The relationships among the currents through the two current supply paths of the mirror circuits and the input/output node of the output stage of the transconductance amplifier of the present invention are such that the output current produced at the single ended output port is linearly proportional to the (composite) input current appearing at the input/output node of the output stage. In addition, if the time average value of each of the input voltages applied to the voltage input terminals is equal to the reference voltage applied to the non-inverting input of the operational amplifier and that reference voltage is a DC voltage, then the time averages of the mirrored currents supplied to the output stage are proportional to the DC bias current flowing in the output stage. As a consequence, if the value of the DC bias current is small and the current mirror ratio K is equal to or less than one, the quiescent power can be reduced to an extremely low value.

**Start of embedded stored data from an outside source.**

<file path="design/flow/config.mk">
export PLATFORM = sky130hd
export DESIGN_NAME = part2
export DESIGN_NICKNAME = part2
export VERILOG_FILES = /design/flow/design.v
export SDC_FILE = /design/flow/constraint.sdc
export NUM_CORES = 4
export LEC_CHECK = 1
export CORE_AREA = 10 10 70 70
export DIE_AREA = 0 0 80 80
</file>
<file path="design/flow/constraint.sdc">
current_design part2

set clk_period 3.9
set clk_io_pct 0.2

create_clock -name clk0 -period $clk_period

set non_clock_inputs [all_inputs -no_clocks]
set_input_delay [expr $clk_period * $clk_io_pct] -clock clk0 $non_clock_inputs
set_output_delay [expr $clk_period * $clk_io_pct] -clock clk0 [all_outputs]
</file>
<file path="design/flow/design.v">
`timescale 1ns / 1ns  
module part2(a, b, c_in, s, c_out);
	input [3:0] a, b;
	input c_in;
	output [3:0] s;
	output [3:0] c_out;
	fullAdder bit0(a[0], b[0], c_in, s[0], c_out[0]);
    fullAdder bit1(a[1], b[1], c_out[0], s[1], c_out[1]);
    fullAdder bit2(a[2], b[2], c_out[1], s[2], c_out[2]);
	fullAdder bit3(a[3], b[3], c_out[2], s[3], c_out[3]);
endmodule
module fullAdder(a, b, cin, s, cout);
	input a, b, cin;
	output s, cout;
	assign s = cin^a^b;
	assign cout = (a&b) | (cin&a)| (cin&b);
endmodule
</file>
<file path="design/flow/run.sh">
#!/bin/bash
# OpenROAD 26Q1-2900-gdf79404cd8, Yosys 0.63+post, stock flow scripts
make -C /OpenROAD-flow-scripts/flow DESIGN_CONFIG=/design/flow/config.mk WORK_HOME=/design/flow/orfs finish
</file>
==> run_results.csv <==
group,metric,value,unit
finish,ff_count,0,
grt,grt_max_degree,4,
die,coreArea,3416,um2
logic_synthesis,ys_cells,18,
finish,mostFrequentLayoutCells,"clkdlybuf4s50_1, inv_1, fa_2",
logic_synthesis,ys_types,5,
setup_path,critical_path_class,"in -> out",
routing,routed_wl,465,um
pwr,power_density,126.9,nW/um2
placement,port_buffers,17,
logic_synthesis,ys.warnings.count,0,
finish,drive_gt1_frac,0.07407,
logic_synthesis,synth_chip_area,172.7,um2
routing,wire_per_inst,6.370,um
worst_hold_path,min_to,"s[0]",
routing,via_per_inst,1.781,
setup_path,worst_setup_path_end_kind,"primary output",
finish,seqCellArea,0,um2
die,io-pin-count,17,
logic_synthesis,syn_inst,18,
worst_hold_path,hold_class,"in -> out",
routing,ant_nets,0,
setup_path,critPathLaunch,"a[0]",
timing,timing.final.crit_share,0.9667,
setup_path,crit_required,3.12,ns
grt,grt_pass1_wl,662,um
setup_path,path_max_fanout,3,
logic_synthesis,yosysSeqAreaShare,0,
logic_synthesis,avgSynthCellArea,9.593,um2
worst_hold_path,hold_path_depth,5,
routing,drc,0,
timing,report.final.slew_viol_count,0,
timing,tns,0,ns
die,row_count,21,
routing,num_vias,130,
finish,fill_cells,404,
setup_path,cp-start-kind,"input pin",
timing,hold_viol,0,
finish,layout_top_cell,"clkdlybuf4s50_1",
die,die.size.y,80,um
timing,finalSetupViolCount,0,
grt,antenna_found_initial,0,
timing,grt_setup_unrepaired,"no",
die,die_w,80,um
routing,antenna_cells,0,
timing,slew_headroom,0.9284,
outcome,outcome,"completed",
routing,first_pass_iters,1,
logic_synthesis,netlist_area,172.7,um2
die,dieArea,6400,um2
job,warnings,32,
setup_path,cp_data_arrival_time,2.99,ns
timing,timing.hold.ws,2.602,ns
grt,grt.total_usage,0.01323,
grt,grt_pass1_vias,138,
placement,dp_hpwl,453.3,um
grt,grt-ovfl-total,0,
timing,final.min_clock_period,3.770,ns
pwr,p_leak,0.1307,nW
placement,place.gp.congestion,0.7957,
timing,tightest_slew,0.1071,ns
worst_hold_path,hp-start,"c_in",
placement,placed_area,340.3,um2
timing,timing.fmax,265.3,MHz
finish,nClkBuffers,0,
job,cap_violations,0,
pwr,peakVddDrop,0.00004423,V
finish,final_cell_area,345.3,um2
placement,dpl.cell_count,73,
routing,drtIter0Drc,0,
finish,finalNonFillerCells,73,
finish,area_delta_synth_final,100.0,%
die,initCoreUtil,0.05055,
[logic make-up (layout without fill, tap and decap cells)]
| family | after synthesis | count (layout) | share of synthesized area |
|---|---|---|---|
| adders and majority gates | 4 | 4 | 0.4058 |
| xor gates and xnor gates | 1 | 1 | 0.1377 |
| buffers and inverters | 13 | 22 | 0.4565 |
[metrics by stage]
stage / worst slack (ns) / utilization / total power [mW]
CTS: 0.02298 / 0.1004 / 0.04521
global placement: -0.005903 / 0.09963 / 0.04435
finish: 0.1300 / 0.1011 / 0.04383
detailed placement: -0.02342 / 0.09963 / 0.04447
global route: 0.001721 / 0.1011 / 0.04951
floorplan: 0.7925 / - / 0.02402
[critical path, cell delays in order]
cell and delay [ns]:
clkdlybuf4s50_1 0.40, inv_1 0.08, fa_1 0.16, inv_1 0.06, fa_2 0.37, fa_2 0.37
maj3_1 0.35, clkdlybuf4s50_1 0.42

One application of the transconductance amplifier circuit of the present invention is as a building block for one or more subcircuits employed within a subscriber line interface circuit, used to interface communication signals supplied from a device, such as a modem, with a tip and ring ports of a wireline pair for transport to a remote circuit, such as a subscriber""s telephone. In the case of a receiver channel circuit, as a non-limiting example, the transconductance amplifier of the invention may be augmented by a pair of auxiliary current mirror circuits cross-coupled with the above-referenced current mirror circuits of the transconductance circuit. The current relationships associated with the cross-coupling of the auxiliary current mirror circuits with those of the transconductance amplifier circuit are such that the auxiliary current mirror circuits supply the same precision output current (but in an opposite directional sense) at an additional output port. These two (opposite polarity) current output ports are applied through respective output amplifiers to tip and ring output ports for application to a telephone wireline pair.

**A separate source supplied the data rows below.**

===== ./config.mk =====
export PLATFORM = sky130hd
export DESIGN_NAME = rd_b_infmap
export DESIGN_NICKNAME = rd_b_infmap
export VERILOG_FILES = /design/flow/design.v
export SDC_FILE = /design/flow/constraint.sdc
export NUM_CORES = 4
export LEC_CHECK = 1
export CORE_UTILIZATION = 50

===== ./constraint.sdc =====
current_design rd_b_infmap

set clk_period 6.8
set clk_io_pct 0.2

create_clock -name clk0 -period $clk_period [get_ports {clk}]

set non_clock_inputs [all_inputs -no_clocks]
set_input_delay [expr $clk_period * $clk_io_pct] -clock clk0 $non_clock_inputs
set_output_delay [expr $clk_period * $clk_io_pct] -clock clk0 [all_outputs]

===== ./design.v =====
`timescale 1ns/10ps
module rd_b_infmap #( 
    parameter ICH           = 6  ,
    parameter KX            = 5  ,
    parameter KY            = 5  ,
    parameter OX            = 10 ,
    parameter OY            = 10 ,
    parameter ICH_B         = 2  ,
    parameter OX_B          = 2  ,
    parameter OY_B          = 2  ,
    parameter I_F_BW        = 8  
) ( 
    clk             ,
    areset          ,
    i_run           ,
    o_idle          ,
    o_run           ,
    o_n_ready       ,
    o_en_err        ,
    i_rd_start_addr ,
    i_rd_start_word ,
    o_ot_idx        ,
    o_ot_infmap     ,
    o_ot_valid      ,
    o_ot_done       ,
    b_o_infmap_addr ,
    b_o_infmap_ce   ,
    b_o_infmap_we   ,
    b_i_infmap_q    
);
localparam IS_ICH_1 = (ICH == 1);
localparam IX   = OX + KX - 1 ;  
localparam IY   = OY + KY - 1 ;  
localparam ICH_T  = ICH / ICH_B ;  
localparam OX_T   = OX  / OX_B ;  
localparam OY_T   = OY  / OY_B ;  
localparam IX_T   = OX_T + KX - 1 ;  
localparam IY_T   = OY_T + KY - 1 ;  
localparam B_INFMAP_DATA_W  = 32 ;
localparam B_INFMAP_WORD    = B_INFMAP_DATA_W / I_F_BW ;  
localparam B_INFMAP_DATA_D  = (ICH * IY * IX) / B_INFMAP_WORD;  
localparam B_INFMAP_ADDR_W  = $clog2(B_INFMAP_DATA_D);  
localparam IX_T_CNT_MAX  = (IX_T / B_INFMAP_WORD) + 1 ;  
localparam IX_T_CNT_BW   = $clog2(IX_T_CNT_MAX) ;  
localparam ICH_T_CNT_MAX = ICH_T;  
localparam ICH_T_CNT_BW  = $clog2(ICH_T_CNT_MAX) ;  
localparam WORD_CNT_MAX  = IX_T;  
localparam WORD_CNT_BW   = $clog2(WORD_CNT_MAX) ;  
localparam S_IXT_IDLE   = 0;
localparam S_IXT_FIRST  = 1;
localparam S_IXT_MIDDLE = 2;
localparam S_IXT_LAST   = 3;
localparam STATE_IXT_BIT = 2;
localparam RD = IX_T % B_INFMAP_WORD;  
localparam RD_ADDR_IX_T  = 1 ;
localparam INFMAP_WORD_MAX = B_INFMAP_WORD ;  
localparam INFMAP_WORD_BW = $clog2(INFMAP_WORD_MAX) ;  
localparam INFMAP_IDX_MAX = ICH_T;  
localparam INFMAP_IDX_BW  = (!IS_ICH_1) ? ($clog2(INFMAP_IDX_MAX)) : (1) ;  
localparam DELAY = INFMAP_IDX_MAX*IX_T_CNT_MAX + 3;  
input                          clk               ;
input                          areset            ;
input                          i_run             ;
output                         o_idle            ;
output                         o_run             ;
output                         o_n_ready         ;
output                         o_en_err          ;
input  [B_INFMAP_ADDR_W-1 : 0] i_rd_start_addr   ;
input  [INFMAP_WORD_BW-1 : 0]  i_rd_start_word   ;
output [INFMAP_IDX_BW-1 : 0]   o_ot_idx          ;
output [(IX_T*I_F_BW)-1   : 0] o_ot_infmap       ;
output                         o_ot_valid        ;
output                         o_ot_done         ;
output [B_INFMAP_ADDR_W-1 : 0] b_o_infmap_addr   ;
output                         b_o_infmap_ce     ;
output                         b_o_infmap_we     ;
input  [B_INFMAP_DATA_W-1 : 0] b_i_infmap_q      ;
reg  r_run           ;
reg  [INFMAP_WORD_BW-1 : 0] r_rd_start_word ;
always @(posedge clk) begin
    if(areset) begin
        r_run <= 1'b0;
        r_rd_start_word <= {INFMAP_WORD_BW{1'b0}};
    end else if(i_run) begin
        r_run <= 1'b1;
        r_rd_start_word <= i_rd_start_word;
    end else if(o_ot_done) begin
        r_run <= 1'b0;
        r_rd_start_word <= {INFMAP_WORD_BW{1'b0}};
    end 
end
reg  [IX_T_CNT_BW-1 : 0] r_ixt_cnt_max ;
always @(posedge clk) begin
    if(areset) begin
        r_ixt_cnt_max <= {IX_T_CNT_BW{1'b0}};
    end else if(i_run) begin
        r_ixt_cnt_max <= ((IX_T - 1 - (4 - i_rd_start_word)) >> INFMAP_WORD_BW) + 1;
    end else if(o_ot_done) begin
        r_ixt_cnt_max <= {IX_T_CNT_BW{1'b0}};
    end 
end
reg  [IX_T_CNT_BW-1  : 0] r_ixt_cnt         ;
reg  [ICH_T_CNT_BW-1 : 0] r_icht_cnt        ;
reg  r_ixt_cnt_done  ;
reg  r_icht_cnt_done ;
reg  r_cnt_valid    ;
always @(posedge clk) begin
    if((areset) || (r_ixt_cnt_done)) begin
        r_ixt_cnt <= 0;
    end else if (r_cnt_valid) begin
        r_ixt_cnt <= r_ixt_cnt + 1;
    end
end
generate
if(!IS_ICH_1) begin
    always @(posedge clk) begin
        if((areset) || (r_icht_cnt_done)) begin
            r_icht_cnt <= {ICH_T_CNT_BW{1'b0}};
        end else if (r_ixt_cnt_done) begin
            r_icht_cnt <= r_icht_cnt + 1;
        end
    end
end
endgenerate
always @(posedge clk) begin
    if((areset) || (r_ixt_cnt_done)) begin
        r_ixt_cnt_done <= 1'b0;
    end else begin
        r_ixt_cnt_done <= (r_ixt_cnt == r_ixt_cnt_max-1);  
    end
end
generate
if(!IS_ICH_1) begin
    always @(posedge clk) begin
        if((areset) || (r_icht_cnt_done)) begin
            r_icht_cnt_done <= 1'b0;
        end else if((r_icht_cnt == ICH_T_CNT_MAX-1) && (r_ixt_cnt == r_ixt_cnt_max-1)) begin
            r_icht_cnt_done <= 1'b1;
        end
    end
end else begin
    always @(*) begin
        r_icht_cnt_done = r_ixt_cnt_done;
    end
end
endgenerate
always @(posedge clk) begin
    if((areset) || (r_icht_cnt_done)) begin
        r_cnt_valid <= 1'b0;
    end else if(i_run) begin
        r_cnt_valid <= 1'b1;
    end
end
reg  [STATE_IXT_BIT-1 : 0] c_state_ixt;
reg  [STATE_IXT_BIT-1 : 0] n_state_ixt;
always @(posedge clk) begin
    if(areset) begin
        c_state_ixt <= S_IXT_IDLE;
    end else begin
        c_state_ixt <= n_state_ixt;
    end
end
always @(*) begin
    n_state_ixt = c_state_ixt;
    case (c_state_ixt)
        S_IXT_IDLE   : if(i_run) n_state_ixt = S_IXT_FIRST;
        S_IXT_FIRST  : n_state_ixt = S_IXT_MIDDLE;
        S_IXT_MIDDLE : if(r_ixt_cnt == r_ixt_cnt_max-1) n_state_ixt = S_IXT_LAST;
        S_IXT_LAST   : begin
            if(r_icht_cnt_done) n_state_ixt = S_IXT_IDLE;
            else                n_state_ixt = S_IXT_FIRST;
        end
    endcase
end
reg  [B_INFMAP_ADDR_W-1 : 0] r_rd_addr;
generate
if(!IS_ICH_1) begin
    always @(posedge clk) begin
        if((areset) || (r_icht_cnt_done)) begin
            r_rd_addr <= {B_INFMAP_ADDR_W{1'b0}};
        end else if(i_run) begin 
            r_rd_addr <= i_rd_start_addr;
        end else if(r_ixt_cnt_done) begin 
            r_rd_addr <= r_rd_addr + (IY * IX / B_INFMAP_WORD) - r_ixt_cnt_max;
        end else if(r_cnt_valid) begin
            r_rd_addr <= r_rd_addr + RD_ADDR_IX_T;
        end
    end
end else begin
    always @(posedge clk) begin
        if((areset) || (r_icht_cnt_done)) begin
            r_rd_addr <= {B_INFMAP_ADDR_W{1'b0}};
        end else if(i_run) begin 
            r_rd_addr <= i_rd_start_addr;
        end else if(r_cnt_valid) begin
            r_rd_addr <= r_rd_addr + RD_ADDR_IX_T;
        end
    end
end
endgenerate
assign b_o_infmap_addr = r_rd_addr;
assign b_o_infmap_ce   = 1'b1;
assign b_o_infmap_we   = 1'b0;  
reg  [STATE_IXT_BIT-1 : 0] c_state_ixt_t1;
always @(posedge clk) begin
    if(areset) begin
        c_state_ixt_t1 <= S_IXT_IDLE;
    end else begin
        c_state_ixt_t1 <= c_state_ixt;
    end
end
reg  [WORD_CNT_BW-1 : 0] r_rd_word_cnt;
reg  [WORD_CNT_BW-1 : 0] n_rd_word_cnt;
always @(*) begin
    n_rd_word_cnt = IX_T;
    case (c_state_ixt)
        S_IXT_IDLE   : n_rd_word_cnt = IX_T;
        S_IXT_FIRST  : n_rd_word_cnt = r_rd_word_cnt - (4 - r_rd_start_word);
        S_IXT_MIDDLE : n_rd_word_cnt = r_rd_word_cnt - 4;
        S_IXT_LAST   : n_rd_word_cnt = IX_T;
    endcase
end
always @(posedge clk) begin
    if(areset) begin
        r_rd_word_cnt <= IX_T;
    end else begin
        r_rd_word_cnt <= n_rd_word_cnt;
    end
end
reg  [INFMAP_WORD_BW-1 : 0] r_rd_word_num_m1;
reg  [INFMAP_WORD_BW-1 : 0] n_rd_word_num_m1;
always @(*) begin
    n_rd_word_num_m1 = {INFMAP_WORD_BW{1'b0}};
    case (c_state_ixt)
        S_IXT_IDLE   : n_rd_word_num_m1 = {INFMAP_WORD_BW{1'b0}};
        S_IXT_FIRST  : n_rd_word_num_m1 = 4 - 1 - r_rd_start_word;
        S_IXT_MIDDLE : n_rd_word_num_m1 = 4 - 1;
        S_IXT_LAST   : n_rd_word_num_m1 = r_rd_word_cnt - 1;
    endcase
end
always @(posedge clk) begin
    if(areset) begin
        r_rd_word_num_m1 <= {INFMAP_WORD_BW{1'b0}};
    end else begin
        r_rd_word_num_m1 <= n_rd_word_num_m1;
    end 
end
reg  [STATE_IXT_BIT-1 : 0] c_state_ixt_t2;
always @(posedge clk) begin
    if(areset) begin
        c_state_ixt_t2 <= S_IXT_IDLE;
    end else begin
        c_state_ixt_t2 <= c_state_ixt_t1;
    end
end
reg  [B_INFMAP_DATA_W-1 : 0] r_rd_infmap_ixt      ;
reg  [B_INFMAP_DATA_W-1 : 0] n_rd_infmap_ixt      ;
always @(*) begin
    n_rd_infmap_ixt = {B_INFMAP_DATA_W{1'b0}};
    case (c_state_ixt_t1)
        S_IXT_IDLE   : n_rd_infmap_ixt = {INFMAP_WORD_BW{1'b0}};
        S_IXT_FIRST  : begin
            case (r_rd_word_num_m1)
                4'd0 : n_rd_infmap_ixt = {{(3-0)*I_F_BW{1'b0}}, b_i_infmap_q[B_INFMAP_DATA_W-1 : (3-0)*I_F_BW]};
                4'd1 : n_rd_infmap_ixt = {{(3-1)*I_F_BW{1'b0}}, b_i_infmap_q[B_INFMAP_DATA_W-1 : (3-1)*I_F_BW]};
                4'd2 : n_rd_infmap_ixt = {{(3-2)*I_F_BW{1'b0}}, b_i_infmap_q[B_INFMAP_DATA_W-1 : (3-2)*I_F_BW]};
                4'd3 : n_rd_infmap_ixt = {{(3-3)*I_F_BW{1'b0}}, b_i_infmap_q[B_INFMAP_DATA_W-1 : (3-3)*I_F_BW]};
            endcase
        end 
        S_IXT_MIDDLE : n_rd_infmap_ixt = b_i_infmap_q;
        S_IXT_LAST   : begin
            case (r_rd_word_num_m1)
                4'd0 : n_rd_infmap_ixt = {{(3-0)*I_F_BW{1'b0}}, b_i_infmap_q[(1+0)*I_F_BW-1 : 0]};
                4'd1 : n_rd_infmap_ixt = {{(3-1)*I_F_BW{1'b0}}, b_i_infmap_q[(1+1)*I_F_BW-1 : 0]};
                4'd2 : n_rd_infmap_ixt = {{(3-2)*I_F_BW{1'b0}}, b_i_infmap_q[(1+2)*I_F_BW-1 : 0]};
                4'd3 : n_rd_infmap_ixt = {{(3-3)*I_F_BW{1'b0}}, b_i_infmap_q[(1+3)*I_F_BW-1 : 0]};
            endcase
        end 
    endcase
end
always @(posedge clk) begin
    if(areset) begin
        r_rd_infmap_ixt <= {B_INFMAP_DATA_W{1'b0}};
    end else begin
        r_rd_infmap_ixt <= n_rd_infmap_ixt;
    end 
end
reg  [INFMAP_WORD_BW-1 : 0] r_rd_word_num_m1_t1;
always @(posedge clk) begin
    if(areset) begin
        r_rd_word_num_m1_t1 <= {INFMAP_WORD_BW{1'b0}};
    end else begin
        r_rd_word_num_m1_t1 <= r_rd_word_num_m1;
    end 
end
reg  [(IX_T*I_F_BW)-1 : 0] r_ot_infmap ;
reg  [(IX_T*I_F_BW)-1 : 0] n_ot_infmap ;
always @(*) begin
    n_ot_infmap = {(IX_T*I_F_BW){1'b0}};
    case (r_rd_word_num_m1_t1)
        0 : n_ot_infmap = {r_rd_infmap_ixt[(0+1)*I_F_BW-1 : 0], r_ot_infmap[(IX_T*I_F_BW)-1 : (0+1)*I_F_BW]};
        1 : n_ot_infmap = {r_rd_infmap_ixt[(1+1)*I_F_BW-1 : 0], r_ot_infmap[(IX_T*I_F_BW)-1 : (1+1)*I_F_BW]};
        2 : n_ot_infmap = {r_rd_infmap_ixt[(2+1)*I_F_BW-1 : 0], r_ot_infmap[(IX_T*I_F_BW)-1 : (2+1)*I_F_BW]};
        3 : n_ot_infmap = {r_rd_infmap_ixt[(3+1)*I_F_BW-1 : 0], r_ot_infmap[(IX_T*I_F_BW)-1 : (3+1)*I_F_BW]};
    endcase
end
always @(posedge clk) begin
    if((areset) || (c_state_ixt_t2 == S_IXT_IDLE)) begin
        r_ot_infmap <= {IX_T*I_F_BW{1'b0}};
    end else begin
        r_ot_infmap <= n_ot_infmap;
    end
end
reg  [INFMAP_IDX_BW-1 : 0]  r_ot_idx        ;
generate
if(!IS_ICH_1) begin
    always @(posedge clk) begin
        if((areset) || (o_ot_done)) begin
            r_ot_idx <= {INFMAP_IDX_BW{1'b0}};
        end else if(c_state_ixt_t2 == S_IXT_LAST) begin
            r_ot_idx <= r_ot_idx + 1;
        end 
    end
end else begin
    always @(posedge clk) begin
        r_ot_idx <= {INFMAP_IDX_BW{1'b0}};
    end
end
endgenerate
reg  r_en_err        ;
always @(posedge clk) begin
    if(areset) begin
        r_en_err <= 1'b0;
    end else if((r_run) && (i_run) && (!o_ot_done)) begin
        r_en_err <= 1'b1;
    end 
end
reg  r_n_ready        ;
always @(posedge clk) begin
    if(areset) begin
        r_n_ready <= 1'b0;
    end else begin
        r_n_ready <= (c_state_ixt == S_IXT_IDLE) && (c_state_ixt_t1 == S_IXT_LAST);
    end 
end
reg  r_ot_valid       ;
always @(posedge clk) begin
    if(areset) begin
        r_ot_valid <= 1'b0;
    end else begin
        r_ot_valid <= (c_state_ixt_t2 == S_IXT_LAST);
    end 
end
reg  r_ot_done        ;
always @(posedge clk) begin
    if(areset) begin
        r_ot_done <= 1'b0;
    end else begin
        r_ot_done <= (c_state_ixt_t1 == S_IXT_IDLE) && (c_state_ixt_t2 == S_IXT_LAST);
    end 
end
assign o_idle    = !r_run;
assign o_run     = r_run;
assign o_n_ready = r_n_ready;
assign o_en_err  = r_en_err;
assign o_ot_idx     = r_ot_idx    ;
assign o_ot_infmap  = r_ot_infmap ;
assign o_ot_valid   = r_ot_valid  ;
assign o_ot_done    = r_ot_done   ;
endmodule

The input/output node of the transconductance amplifier is coupled through respective input resistors to receive a plurality of input channel voltages. These input channels may include a received channel signal, a feedback channel voltage (which may be obtained by sensing a tip-ring output voltage for synthesizing an appropriate value of a termination impedance between the tip and ring terminals), a teletax or pulse metering signal, and a ringing signal voltage. The voltage gain for each input signal can be appropriately tailored by the selected value of its input resistor.
The DC output voltages at the tip and ring ports are determined by DC bias currents supplied by tip and ring DC bias current sources multiplied by the values of feedback resistors between the tip and ring ports and inputs of the tip and ring output amplifiers. These DC bias currents provide an overhead voltage for the sum of all of the input voltages applied to the input/output port of the transconductance amplifier, as well as a sufficient differential DC voltage between the tip and ring terminals to supply the necessary DC current required to bias the phone at the far end of the loop, which may be more than several miles away.